--- Assignment ---
When the line containing "assign bus_i.mode = bus_mode;" appears in the data below, begin copying there and stop only after the line containing "tightest_slew_ns = 0.963".

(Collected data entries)
==> src/rtl/ram_pkg.sv <==
// Shared constants and types for the burst controller that fronts the 64x8 single-port RAM.
package ram_pkg;

   localparam int DW    = 8;
   localparam int AW    = 6;
   localparam int DEPTH = 2 ** AW;

   typedef enum logic [2:0] {
      IDLE,
      WR,
      RD_ISSUE,
      RD_WAIT,
      RD_RESP
   } state_e;

   typedef struct packed {
      logic          write;
      logic [AW-1:0] addr;
      logic [AW-1:0] len;
   } cmd_t;

   // Word addresses wrap modulo DEPTH with no error indication.
   function automatic logic [AW-1:0] addr_inc(input logic [AW-1:0] a);
      return AW'((int'(a) + 1) % DEPTH);
   endfunction

endpackage

==> src/rtl/ram_burst_ctrl_if.sv <==
// Command, write-data and read-response streams between a requester and ram_burst_ctrl.
interface ram_burst_ctrl_if;
   import ram_pkg::*;

   logic          req_valid;
   logic          req_ready;
   logic          req_write;
   logic [AW-1:0] req_addr;
   logic [AW-1:0] req_len;

   logic          wd_valid;
   logic          wd_ready;
   logic [DW-1:0] wd_data;

   logic          rd_valid;
   logic          rd_ready;
   logic [DW-1:0] rd_data;

   modport master (
      output req_valid, req_write, req_addr, req_len, wd_valid, wd_data, rd_ready,
      input  req_ready, wd_ready, rd_valid, rd_data
   );

   modport slave (
      input  req_valid, req_write, req_addr, req_len, wd_valid, wd_data, rd_ready,
      output req_ready, wd_ready, rd_valid, rd_data
   );

endinterface

==> src/rtl/ram_addr_gen.sv <==
// Burst address generator: start-address load, wrapping increment, beat counter and last-beat flag.
module ram_addr_gen
   import ram_pkg::*;
(
   input  logic          clk,
   input  logic          rst_n,
   input  logic          load,
   input  logic          advance,
   input  logic [AW-1:0] start_addr,
   input  logic [AW-1:0] len,
   output logic [AW-1:0] addr,
   output logic [AW-1:0] addr_next,
   output logic          last
);

   logic [AW-1:0] addr_q, addr_d;
   logic [AW-1:0] cnt_q,  cnt_d;
   logic [AW-1:0] len_q,  len_d;

   always_comb begin
      // NOTE: every variable gets a default first, so no path can leave one unassigned and infer a latch.
      addr_d = addr_q;
      cnt_d  = cnt_q;
      len_d  = len_q;
      if (load) begin
         addr_d = start_addr;
         cnt_d  = '0;
         len_d  = len;
      end else if (advance) begin
         addr_d = addr_inc(addr_q);
         cnt_d  = cnt_q + AW'(1);
      end
   end

   // NOTE: non-blocking assignments for all flops so every register samples pre-edge values.
   always_ff @(posedge clk or negedge rst_n) begin
      if (!rst_n) begin
         addr_q <= '0;
         cnt_q  <= '0;
         len_q  <= '0;
      end else begin
         addr_q <= addr_d;
         cnt_q  <= cnt_d;
         len_q  <= len_d;
      end
   end

   assign addr      = addr_q;
   assign addr_next = addr_inc(addr_q);
   assign last      = (cnt_q == len_q);

endmodule
File: src/rtl/conv2d_if.sv
// Operand-load, control and result-stream bundle for conv2d_engine.
// Widths are derived from N/K/DW exactly as the engine derives them.
interface conv2d_if #(
  parameter int N  = 4,
  parameter int K  = 3,
  parameter int DW = 8
);
  localparam int M   = N - K + 1;
  localparam int AW  = 2*DW + $clog2(K*K);
  localparam int AAW = (N*N > 1) ? $clog2(N*N) : 1;
  localparam int BAW = (K*K > 1) ? $clog2(K*K) : 1;
  localparam int OIW = (M*M > 1) ? $clog2(M*M) : 1;

  logic           run;
  logic           mode;
  logic           a_we;
  logic [AAW-1:0] a_addr;
  logic [DW-1:0]  a_data;
  logic           b_we;
  logic [BAW-1:0] b_addr;
  logic [DW-1:0]  b_data;
  logic           busy;
  logic           out_valid;
  logic           out_ready;
  logic [AW-1:0]  out_data;
  logic [OIW-1:0] out_index;
  logic           done;

  modport slave (
    input  run, mode, a_we, a_addr, a_data, b_we, b_addr, b_data, out_ready,
    output busy, out_valid, out_data, out_index, done
  );

  modport master (
    output run, mode, a_we, a_addr, a_data, b_we, b_addr, b_data, out_ready,
    input  busy, out_valid, out_data, out_index, done
  );
endinterface

File: src/rtl/conv2d_engine.sv
// Sequential N x N by K x K correlation/convolution engine: one MAC per cycle,
// results streamed in raster order over a valid/ready handshake.
module conv2d_engine #(
  parameter int N  = 4,
  parameter int K  = 3,
  parameter int DW = 8
) (
  input logic       clk,
  input logic       reset,
  conv2d_if.slave   bus
);
  localparam int M   = N - K + 1;
  localparam int AW  = 2*DW + $clog2(K*K);
  localparam int AAW = (N*N > 1) ? $clog2(N*N) : 1;
  localparam int BAW = (K*K > 1) ? $clog2(K*K) : 1;
  localparam int OIW = (M*M > 1) ? $clog2(M*M) : 1;
  localparam int CW  = (N > 1) ? $clog2(N) : 1;
  localparam int KW  = (K > 1) ? $clog2(K) : 1;

  typedef enum logic [1:0] {IDLE, CALC, EMIT} state_e;

  state_e         state_q, state_d;
  logic           mode_q, mode_d;
  logic [CW-1:0]  r_q, r_d, c_q, c_d;
  logic [KW-1:0]  i_q, i_d, j_q, j_d;
  logic [AW-1:0]  acc_q, acc_d;
  logic [AW-1:0]  out_data_q, out_data_d;
  logic [OIW-1:0] out_index_q, out_index_d;
  logic           done_q, done_d;

  logic [DW-1:0]  amem [N*N];
  logic [DW-1:0]  bmem [K*K];

  // Operand memories are not reset; loads are only accepted while idle.
  always_ff @(posedge clk) begin
    if (state_q == IDLE) begin
      if (bus.a_we && (int'(bus.a_addr) < N*N)) amem[bus.a_addr] <= bus.a_data;
      if (bus.b_we && (int'(bus.b_addr) < K*K)) bmem[bus.b_addr] <= bus.b_data;
    end
  end

  logic [AAW-1:0]  fa;
  logic [BAW-1:0]  wa;
  logic [2*DW-1:0] prod;

  // Convolution reads the kernel point-reflected through its centre.
  always_comb begin
    fa = AAW'((int'(r_q) + int'(i_q)) * N + int'(c_q) + int'(j_q));
    if (mode_q) wa = BAW'((K - 1 - int'(i_q)) * K + (K - 1 - int'(j_q)));
    else        wa = BAW'(int'(i_q) * K + int'(j_q));
    prod = {{DW{1'b0}}, amem[fa]} * {{DW{1'b0}}, bmem[wa]};
  end

  always_comb begin
    state_d     = state_q;
    mode_d      = mode_q;
    r_d         = r_q;
    c_d         = c_q;
    i_d         = i_q;
    j_d         = j_q;
    acc_d       = acc_q;
    out_data_d  = out_data_q;
    out_index_d = out_index_q;
    done_d      = 1'b0;
    case (state_q)
      IDLE: begin
        if (bus.run) begin
          state_d = CALC;
          mode_d  = bus.mode;
          r_d     = '0;
          c_d     = '0;
          i_d     = '0;
          j_d     = '0;
          acc_d   = '0;
        end
      end
      CALC: begin
        acc_d = acc_q + AW'(prod);
        if (j_q == KW'(K - 1)) begin
          j_d = '0;
          if (i_q == KW'(K - 1)) begin
            i_d         = '0;
            state_d     = EMIT;
            out_data_d  = acc_d;
            out_index_d = OIW'(int'(r_q) * M + int'(c_q));
          end else begin
            i_d = i_q + KW'(1);
          end
        end else begin
          j_d = j_q + KW'(1);
        end
      end
      EMIT: begin
        if (bus.out_ready) begin
          if (r_q == CW'(M - 1) && c_q == CW'(M - 1)) begin
            state_d = IDLE;
            done_d  = 1'b1;
          end else begin
            state_d = CALC;
            acc_d   = '0;
            i_d     = '0;
            j_d     = '0;
            if (c_q == CW'(M - 1)) begin
              c_d = '0;
              r_d = r_q + CW'(1);
            end else begin
              c_d = c_q + CW'(1);
            end
          end
        end
      end
      default: state_d = IDLE;
    endcase
  end

  always_ff @(posedge clk or negedge reset) begin
    if (!reset) begin
      state_q     <= IDLE;
      mode_q      <= 1'b0;
      r_q         <= '0;
      c_q         <= '0;
      i_q         <= '0;
      j_q         <= '0;
      acc_q       <= '0;
      out_data_q  <= '0;
      out_index_q <= '0;
      done_q      <= 1'b0;
    end else begin
      state_q     <= state_d;
      mode_q      <= mode_d;
      r_q         <= r_d;
      c_q         <= c_d;
      i_q         <= i_d;
      j_q         <= j_d;
      acc_q       <= acc_d;
      out_data_q  <= out_data_d;
      out_index_q <= out_index_d;
      done_q      <= done_d;
    end
  end

  assign bus.busy      = (state_q != IDLE);
  assign bus.out_valid = (state_q == EMIT);
  assign bus.out_data  = out_data_q;
  assign bus.out_index = out_index_q;
  assign bus.done      = done_q;
endmodule

File: src/flat_wrapper.sv
// flat-port wrapper written by rule: the top's interface ports become plain ports
module conv2d_engine_flat 
#(
  parameter int N  = 4,
  parameter int K  = 3,
  parameter int DW = 8
)
  (clk, reset, bus_run, bus_mode, bus_a_we, bus_a_addr, bus_a_data, bus_b_we, bus_b_addr, bus_b_data, bus_out_ready, bus_busy, bus_out_valid, bus_out_data, bus_out_index, bus_done);
  conv2d_if #(.N(N), .K(K), .DW(DW)) bus_i ();
  input logic clk;
  input logic reset;
  input wire logic [$bits(bus_i.run)-1:0] bus_run;
  input wire logic [$bits(bus_i.mode)-1:0] bus_mode;
  input wire logic [$bits(bus_i.a_we)-1:0] bus_a_we;
  input wire logic [$bits(bus_i.a_addr)-1:0] bus_a_addr;
  input wire logic [$bits(bus_i.a_data)-1:0] bus_a_data;
  input wire logic [$bits(bus_i.b_we)-1:0] bus_b_we;
  input wire logic [$bits(bus_i.b_addr)-1:0] bus_b_addr;
  input wire logic [$bits(bus_i.b_data)-1:0] bus_b_data;
  input wire logic [$bits(bus_i.out_ready)-1:0] bus_out_ready;
  output wire logic [$bits(bus_i.busy)-1:0] bus_busy;
  output wire logic [$bits(bus_i.out_valid)-1:0] bus_out_valid;
  output wire logic [$bits(bus_i.out_data)-1:0] bus_out_data;
  output wire logic [$bits(bus_i.out_index)-1:0] bus_out_index;
  output wire logic [$bits(bus_i.done)-1:0] bus_done;
  assign bus_i.run = bus_run;
  assign bus_i.mode = bus_mode;
  assign bus_i.a_we = bus_a_we;
  assign bus_i.a_addr = bus_a_addr;
  assign bus_i.a_data = bus_a_data;
  assign bus_i.b_we = bus_b_we;
  assign bus_i.b_addr = bus_b_addr;
  assign bus_i.b_data = bus_b_data;
  assign bus_i.out_ready = bus_out_ready;
  assign bus_busy = bus_i.busy;
  assign bus_out_valid = bus_i.out_valid;
  assign bus_out_data = bus_i.out_data;
  assign bus_out_index = bus_i.out_index;
  assign bus_done = bus_i.done;
  conv2d_engine #(.N(N), .K(K), .DW(DW)) u_core (.clk(clk), .reset(reset), .bus(bus_i));
endmodule
File: config.mk
export PLATFORM = sky130hd
export DESIGN_NAME = conv2d_engine_flat
export DESIGN_NICKNAME = d
export VERILOG_FILES = /design/src/rtl/conv2d_if.sv /design/src/rtl/conv2d_engine.sv /design/src/flat_wrapper.sv
export SDC_FILE = /design/constraint.sdc
export NUM_CORES = 1
export LEC_CHECK = 0
export CORE_MARGIN = 2
export CORE_UTILIZATION = 54
export DETAILED_ROUTE_END_ITERATION = 8
export PLACE_DENSITY = 0.8
export SLEW_MARGIN = 20
export SYNTH_ARGS = -nofsm -noshare
export SYNTH_HDL_FRONTEND = slang
export SYNTH_SLANG_ARGS = --single-unit
File: constraint.sdc
create_clock -name clk -period 17.97 [get_ports clk]
set_clock_uncertainty 0.2 [all_clocks]
set_input_delay 2.6955 -clock clk [delete_from_list [all_inputs] [get_ports clk]]
set_output_delay 2.6955 -clock clk [all_outputs]
set_load 0.02 [all_outputs]
==> flow_summary.ini, run 1 <==
[status]
run_status = complete, no violations

[global_routing]
grt-ovfl-total = 0
grt.total_usage_pct = 21.5
grt_first_pass_wirelength_um = 43300
grt_util_met2_pct = 37.8
globalRouteMet3Util_pct = 2.51
grt_pass1_vias = 8118
global_route_hottest_layer = met2
gr-usage-met1_pct = 28.0
antenna_found_initial = 0
grt_max_degree = 55

[sta]
setup_repair_after_global_routing_missed_its_margin = false
final_min_period_over_clock_period_pct = 43.9
final_number_of_setup_violating_endpoints = 0
drv_slew = 0
timing_hold_violations_final = 0
achievable-frequency_mhz = 127
fin_tns_setup_ns = 0
period_minus_slack_ns = 7.89
tightest_slew_ns = 0.963
maxSlewHeadroom_pct = 35.8

[synthesis]
synth_cells = 940
synth_largest_area_cell = sky130_fd_sc_hd__edfxtp_1
async_flop_share_pct = 21.3
synth_enable_flop_cells = 200
synth_cell_types = 56
number_of_warning_messages_in_the_yosys_log = 0
yosys_register_bits = 254
synth_top_cells_by_area = sky130_fd_sc_hd__edfxtp_1 46%, sky130_fd_sc_hd__dfrtp_1 10%, sky130_fd_sc_hd__fa_1 8.3%
post_synth_instance_area_um2 = 13200
ys_seq_area_share_pct = 55.8
synth_flop_cell = sky130_fd_sc_hd__edfxtp_1
synth.avg_cell_area_um2 = 14.0
syn_nets = 1082
area_fraction_of_the_dominant_cell_type_after_synthesis_pct = 45.5

[clock_network]
post_cts_buffers = 0
holdBufCountCts = 0
cts_tree = built
cts.path.max_buffers = 3
worst_skew_pair.late_latency_ns = 0.54
cts_resized = 0
cts_root_buf = sky130_fd_sc_hd__clkbuf_16
htree_num_levels = 1
cts_num_sinks = 254
cts_buffers = 26
cts.reportedPaths.clkPinSlew_ns = 0.07

[cells_and_area]
area_delta_synth_final_pct = 13.5
final_layout_size_suffix_gt1_share_pct = 12.2
finish.net_count = 1152
commonest_non_fill_non_tap_cells_in_the_layout = 200 x sky130_fd_sc_hd__edfxtp_1, 121 x sky130_fd_sc_hd__inv_1, 104 x sky130_fd_sc_hd__nand2_1
final_common_cell = sky130_fd_sc_hd__edfxtp_1
antenna_diodes = 0

[floorplan]
rows = 57
initial_core_util_pct = 54.6
core_region_area_um2 = 24200
die-width_um = 160
top_level_ports = 56
die-area_um2 = 25700
dieHeight_um = 160

[route]
drc = 0
drt_first_pass_iters = 5
postRouteWirelength_um = 26400
detailroute.via_count = 7810
avgViaCountPerCell = 5.77
detail_route.iter0.violations = 646
antenna_violating_nets_post_route = 0
detail_route.wl_per_cell_um = 19.5

[setup_path]
setup.reg_to_reg.worst_slack_ns = 10.08
critical_path_class = flip-flop to flip-flop
required_ns = 18.25
crit_path_max_fanout = 9
r2r-end = u_core.bus.out_data[18]$_DFFE_PN0P_
cpMaxStageDelayCell = sky130_fd_sc_hd__o22ai_1
critPathMaxStageDelay_ns = 0.65
reg2reg_from = u_core.i_q[0]$_DFFE_PN0P_
cp-start-kind = flip-flop
worstPathArrival_ns = 8.16
worstRegToRegCells = 25
setup.worst_path.end_class = flip-flop

[placement]
gpl.final_weighted_congestion = 0.876
buffer_ports.inserted = 55
dp_hpwl_um = 18200

[hold_path]
holdPathEnd = u_core.bus.out_data[0]$_DFFE_PN0P_
hold_path_class = flip-flop to flip-flop
worst_hold_path.num_cells = 2
min_from = u_core.bus.out_data[0]$_DFFE_PN0P_

[run]
cap_viol_max_count = 0
-- cells in the mapped netlist (3+ instances only) --
| master | instances |
|---|---|
| sky130_fd_sc_hd__nor3_1 | 8 |
| sky130_fd_sc_hd__mux2i_1 | 4 |
| sky130_fd_sc_hd__edfxtp_1 | 200 |
| sky130_fd_sc_hd__nor2b_1 | 6 |
| sky130_fd_sc_hd__a21oi_1 | 33 |
| sky130_fd_sc_hd__nand2_1 | 104 |
| sky130_fd_sc_hd__o21a_1 | 4 |
| sky130_fd_sc_hd__mux2_2 | 11 |
| sky130_fd_sc_hd__mux4_2 | 42 |
| sky130_fd_sc_hd__xnor2_1 | 15 |
| sky130_fd_sc_hd__and3_1 | 6 |
| sky130_fd_sc_hd__fa_1 | 55 |
| sky130_fd_sc_hd__buf_4 | 3 |
| sky130_fd_sc_hd__nor4_1 | 3 |
| sky130_fd_sc_hd__and2_1 | 15 |
| sky130_fd_sc_hd__o21ai_0 | 16 |
| sky130_fd_sc_hd__clkbuf_1 | 14 |
| sky130_fd_sc_hd__nand2b_1 | 17 |
| sky130_fd_sc_hd__a22o_1 | 19 |
| sky130_fd_sc_hd__o22ai_1 | 3 |
| sky130_fd_sc_hd__or3_1 | 5 |
| sky130_fd_sc_hd__a211o_1 | 3 |
| sky130_fd_sc_hd__o21ai_2 | 3 |
| sky130_fd_sc_hd__xor2_1 | 3 |
| sky130_fd_sc_hd__a32o_1 | 4 |
| sky130_fd_sc_hd__nand4_1 | 5 |
| sky130_fd_sc_hd__dfrtp_1 | 54 |
| sky130_fd_sc_hd__mux4_1 | 11 |
| sky130_fd_sc_hd__a22oi_1 | 9 |
| sky130_fd_sc_hd__inv_1 | 121 |
| sky130_fd_sc_hd__nand3_1 | 9 |
| sky130_fd_sc_hd__a31oi_1 | 5 |
| sky130_fd_sc_hd__buf_2 | 6 |
| sky130_fd_sc_hd__ha_1 | 56 |
| sky130_fd_sc_hd__a21o_1 | 5 |
| sky130_fd_sc_hd__nor2_1 | 38 |
-- worst max-delay path, delay by kind of cell, from the launching register on --
kind,cells,cell delay [ns]
fa+ha+maj,9,3.66
flops,1,0.60
compound gates,5,1.84
simple gates,4,0.86
xor+xnor,2,0.32
buf+inv,5,0.36
-- per-stage QoR --
step           util (%)  setup WS [ns]  cells  area [um^2]  hold slack (ns)
3_3_place_gp       58.3          10.32   1306        14100            0.261
4_1_cts            61.9          10.03   1354        15000            0.278
2_1_floorplan         -          10.89    940        13200            0.250
6_report           62.0          10.08   1354        15000            0.274
3_5_place_dp       58.3          10.06   1306        14100            0.261
5_1_grt            62.0           9.50   1354        15000            0.298
-- how the worst max path moves through the flow --
stage,from,end,slack [ns],cells past startpoint
6_report,u_core.i_q[0]$_DFFE_PN0P_,u_core.bus.out_data[18]$_DFFE_PN0P_,10.08,25
5_1_grt,u_core.i_q[0]$_DFFE_PN0P_,u_core.bus.out_data[13]$_DFFE_PN0P_,9.50,25
4_1_cts,u_core.i_q[0]$_DFFE_PN0P_,u_core.bus.out_data[18]$_DFFE_PN0P_,10.03,26
3_5_place_dp,u_core.i_q[0]$_DFFE_PN0P_,u_core.acc_q[18]$_DFFE_PN0P_,10.06,26
3_3_place_gp,u_core.i_q[0]$_DFFE_PN0P_,u_core.acc_q[18]$_DFFE_PN0P_,10.32,26
2_1_floorplan,u_core.i_q[0]$_DFFE_PN0P_,u_core.acc_q[18]$_DFFE_PN0P_,10.89,26
-- cells by family after synthesis --
group                      Yosys count  synth area share, %
xor gates and xnor gates            18                 1.19
AOI/OAI and AO/OA                  116                 6.10
buffers and inverters              149                 4.70
adders and majority gates          111                 13.7
DFF                                254                 55.8
and+or+nand+nor                    223                 7.82
muxes                               69                 10.8
-- registers in the layout (all words and copies together), names as in the netlist, 20 cells and up --
| register | count |
|---|---|
| u_core.bus.out_data | 20 |
| u_core.bmem | 72 |
| u_core.acc_q | 20 |
| u_core.amem | 128 |
-- cell type report --
type,instances,area (um^2)
Clock buffer,29,686
Clock inverter,19,180
Fill cell,1732,9200
Inverter,121,454
Multi-Input combinational cell,537,5240
Sequential cell,254,7360
Tap cell,324,405
Timing Repair Buffer,70,658
-- routing by layer --
metal	wire (um)	vias up	part of all wire, %
li1	-	3543	-
met1	10800	3988	41
met2	13600	223	52
met3	1070	56	4.0
met4	890	0	3.4
met5	0	-	0
Power of run 1 is left out: the tool's default activity adds up to more than one toggle a clock period on the data nets, which glitch-free logic cannot reach.
==> inputs of run 2 (changes only) <==
- PLACE_DENSITY: 0.8 -> 0.83
- clock period: 17.97 -> 6.9 ns (I/O delays scaled with it)
==> run 2 against run 1 <==
Design area grew 5.5%. Critical path depth is 4 higher. Non-clock buffer count up 53. Critical path type unchanged. Worst hold slack hardly changed. Setup slack worse by 10 ns. Flip-flop and latch count did not move. Register-to-register slack got worse by 10 ns. Global-route usage is 0.96 points higher. Maximum frequency is 16% higher. Clock-buffer cell count is 6 higher. Sequential share of layout area decreased by 2.5 points.
==> flow_summary.ini, run 2 (synthesis gave the netlist of run 1 again) <==
[route]
drt_first_pass_iters = 6
drc = 0
detail_route.iter0.violations = 755
detail_route.wl_per_cell_um = 20.4
postRouteWirelength_um = 28700
avgViaCountPerCell = 5.78
detailroute.via_count = 8144
antenna_violating_nets_post_route = 0

[sta]
maxSlewHeadroom_pct = 31.7
setup_repair_after_global_routing_missed_its_margin = true
timing_hold_violations_final = 0
final_number_of_setup_violating_endpoints = 0
tightest_slew_ns = 1.02
hold_slack_ns = 0.275
drv_slew = 0
final_min_period_over_clock_period_pct = 98.4
achievable-frequency_mhz = 147
period_minus_slack_ns = 6.79

[cells_and_area]
antenna_diodes = 0
final_common_cell = sky130_fd_sc_hd__edfxtp_1
regMostFlops = u_core.amem
largest_reg_flops = 128
final_layout_size_suffix_gt1_share_pct = 22.2
multiInputGateArea_um2 = 5580
finish.net_count = 1206
registers_with_the_most_flip_flops = u_core.amem: 128 flops, u_core.bmem: 72 flops
instances_no_fill = 1408
area_delta_synth_final_pct = 19.8
post_route_standard_cell_area_excluding_fillers_um2 = 15800
final-seq-area_um2 = 7360
commonest_non_fill_non_tap_cells_in_the_layout = 200 x sky130_fd_sc_hd__edfxtp_1, 116 x sky130_fd_sc_hd__inv_1, 89 x sky130_fd_sc_hd__nand2_1
n_fill_cell = 1605

[floorplan]
initial_core_util_pct = 54.6
top_level_ports = 56
dieHeight_um = 160
rows = 57
die-width_um = 160
core_region_area_um2 = 24200
die-area_um2 = 25700

[status]
run_status = complete, no violations

[placement]
placed_cell_area_um2 = 14400
place_inst = 1344
gpl.final_weighted_congestion = 0.844
dp_hpwl_um = 19000
buffer_ports.inserted = 55

[global_routing]
grt_max_degree = 55
grt_first_pass_wirelength_um = 44800
grt-ovfl-total = 0
antenna_found_initial = 0
grt.total_usage_pct = 22.4
grt_pass1_vias = 8598

[setup_path]
cp-start-kind = flip-flop
setup.worst_path.end_class = flip-flop
reg2reg_from = u_core.i_q[0]$_DFFE_PN0P_
critPathMaxStageDelay_ns = 0.53
critical_path_class = flip-flop to flip-flop
required_ns = 7.13
r2r-end = u_core.bus.out_data[17]$_DFFE_PN0P_
worstRegToRegCells = 29
cpMaxStageDelayCell = sky130_fd_sc_hd__fa_1
worstPathArrival_ns = 7.02
crit_path_max_fanout = 5
setup.reg_to_reg.worst_slack_ns = 0.11

[clock_network]
htree_num_levels = 1
worst_skew_pair.late_latency_ns = 0.55
cts.reportedPaths.clkPinSlew_ns = 0.06
cts.path.max_buffers = 3
cts_buffers = 27
holdBufCountCts = 0
cts_num_sinks = 254
cts_root_buf = sky130_fd_sc_hd__clkbuf_16
cts_tree = built

[hold_path]
holdPathEnd = u_core.bus.out_data[0]$_DFFE_PN0P_
worst_hold_path.num_cells = 2
hold_path_class = flip-flop to flip-flop
min_from = u_core.bus.out_data[0]$_DFFE_PN0P_

[run]
cap_viol_max_count = 0
==> run 2: cell count changes in the layout (fill, tap and decap cells not counted), moves of 6 or more <==
cell	delta
sky130_fd_sc_hd__nand2_1	-15
sky130_fd_sc_hd__buf_4	+44
sky130_fd_sc_hd__fa_1	-9
sky130_fd_sc_hd__ha_1	-8
sky130_fd_sc_hd__nand2_2	+15
sky130_fd_sc_hd__a22oi_2	+8
sky130_fd_sc_hd__ha_4	+6
sky130_fd_sc_hd__a22oi_1	-8
sky130_fd_sc_hd__clkbuf_1	+7
sky130_fd_sc_hd__buf_6	+6
sky130_fd_sc_hd__a21oi_1	-6
sky130_fd_sc_hd__a21oi_2	+6
sky130_fd_sc_hd__fa_2	+9
==> run 2: worst max-delay path by stage <==
stage | endpoint | from | slack (ns)
finish | u_core.bus.out_data[17]$_DFFE_PN0P_ | u_core.i_q[0]$_DFFE_PN0P_ | 0.11
global placement | u_core.acc_q[18]$_DFFE_PN0P_ | u_core.i_q[0]$_DFFE_PN0P_ | 0.04
floorplan | u_core.bus.out_data[17]$_DFFE_PN0P_ | u_core.i_q[0]$_DFFE_PN0P_ | 0.0008
global route | u_core.acc_q[18]$_DFFE_PN0P_ | u_core.i_q[0]$_DFFE_PN0P_ | -0.13
detailed placement | u_core.bus.out_data[18]$_DFFE_PN0P_ | u_core.i_q[0]$_DFFE_PN0P_ | -0.21
CTS | u_core.bus.out_data[17]$_DFFE_PN0P_ | u_core.i_q[0]$_DFFE_PN0P_ | 0.008
==> run 2: critical path, delay by kind of cell, from the launching register on <==
kind                     cells  cell delay (ns)
XOR/XNOR                     3             0.44
adder cells (fa/ha/maj)      9             3.09
multiplexers                 1             0.28
AO/OA/AOI/OAI                5             1.09
buffers and inverters        8             0.73
flip-flops                   1             0.41
AND/OR/NAND/NOR              3             0.43
==> run 2: stage by stage <==
step                setup WS [ns]  util (%)  TNS [ns]
floorplan                0.000764         -         0
global placement           0.0395      59.7         0
detailed placement         -0.208      59.7     -1.39
CTS                       0.00821      63.9         0
global route               -0.127      65.4    -0.630
finish                      0.108      65.4         0
==> run 2: final cells by class <==
| class | count | share of cell area [%] |
|---|---|---|
| repair buffers | 123 | 7.06 |
| multi-input cells | 537 | 35.3 |
| flip-flops and latches | 254 | 46.6 |
| clock buffers | 35 | 4.53 |
| inverters | 121 | 2.87 |
| clock inverters | 14 | 1.09 |
| well taps | 324 | 2.57 |
==> run 2: repair_timing <==
item	4_1_cts	5_1_grt
endpoints found under the setup margin	20	21
setup buffers	6	9
pin swaps	10	45
resized for setup	19	62
hold endpoints to repair	0	0
==> run 2: layer usage <==
layer / GRT usage, % / vias to the layer above / wire [um]
met2: 39.8 / 345 / 15100
met1: 27.5 / 4079 / 10800
met4: 9.21 / 0 / 1260
met3: 3.72 / 81 / 1550
li1: - / 3639 / -
met5: 0 / - / 0
Power of run 2 is left out for the same reason.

--- Answer below ---
  assign bus_i.mode = bus_mode;
  assign bus_i.a_we = bus_a_we;
  assign bus_i.a_addr = bus_a_addr;
  assign bus_i.a_data = bus_a_data;
  assign bus_i.b_we = bus_b_we;
  assign bus_i.b_addr = bus_b_addr;
  assign bus_i.b_data = bus_b_data;
  assign bus_i.out_ready = bus_out_ready;
  assign bus_busy = bus_i.busy;
  assign bus_out_valid = bus_i.out_valid;
  assign bus_out_data = bus_i.out_data;
  assign bus_out_index = bus_i.out_index;
  assign bus_done = bus_i.done;
  conv2d_engine #(.N(N), .K(K), .DW(DW)) u_core (.clk(clk), .reset(reset), .bus(bus_i));
endmodule
File: config.mk
export PLATFORM = sky130hd
export DESIGN_NAME = conv2d_engine_flat
export DESIGN_NICKNAME = d
export VERILOG_FILES = /design/src/rtl/conv2d_if.sv /design/src/rtl/conv2d_engine.sv /design/src/flat_wrapper.sv
export SDC_FILE = /design/constraint.sdc
export NUM_CORES = 1
export LEC_CHECK = 0
export CORE_MARGIN = 2
export CORE_UTILIZATION = 54
export DETAILED_ROUTE_END_ITERATION = 8
export PLACE_DENSITY = 0.8
export SLEW_MARGIN = 20
export SYNTH_ARGS = -nofsm -noshare
export SYNTH_HDL_FRONTEND = slang
export SYNTH_SLANG_ARGS = --single-unit
File: constraint.sdc
create_clock -name clk -period 17.97 [get_ports clk]
set_clock_uncertainty 0.2 [all_clocks]
set_input_delay 2.6955 -clock clk [delete_from_list [all_inputs] [get_ports clk]]
set_output_delay 2.6955 -clock clk [all_outputs]
set_load 0.02 [all_outputs]
==> flow_summary.ini, run 1 <==
[status]
run_status = complete, no violations

[global_routing]
grt-ovfl-total = 0
grt.total_usage_pct = 21.5
grt_first_pass_wirelength_um = 43300
grt_util_met2_pct = 37.8
globalRouteMet3Util_pct = 2.51
grt_pass1_vias = 8118
global_route_hottest_layer = met2
gr-usage-met1_pct = 28.0
antenna_found_initial = 0
grt_max_degree = 55

[sta]
setup_repair_after_global_routing_missed_its_margin = false
final_min_period_over_clock_period_pct = 43.9
final_number_of_setup_violating_endpoints = 0
drv_slew = 0
timing_hold_violations_final = 0
achievable-frequency_mhz = 127
fin_tns_setup_ns = 0
period_minus_slack_ns = 7.89
tightest_slew_ns = 0.963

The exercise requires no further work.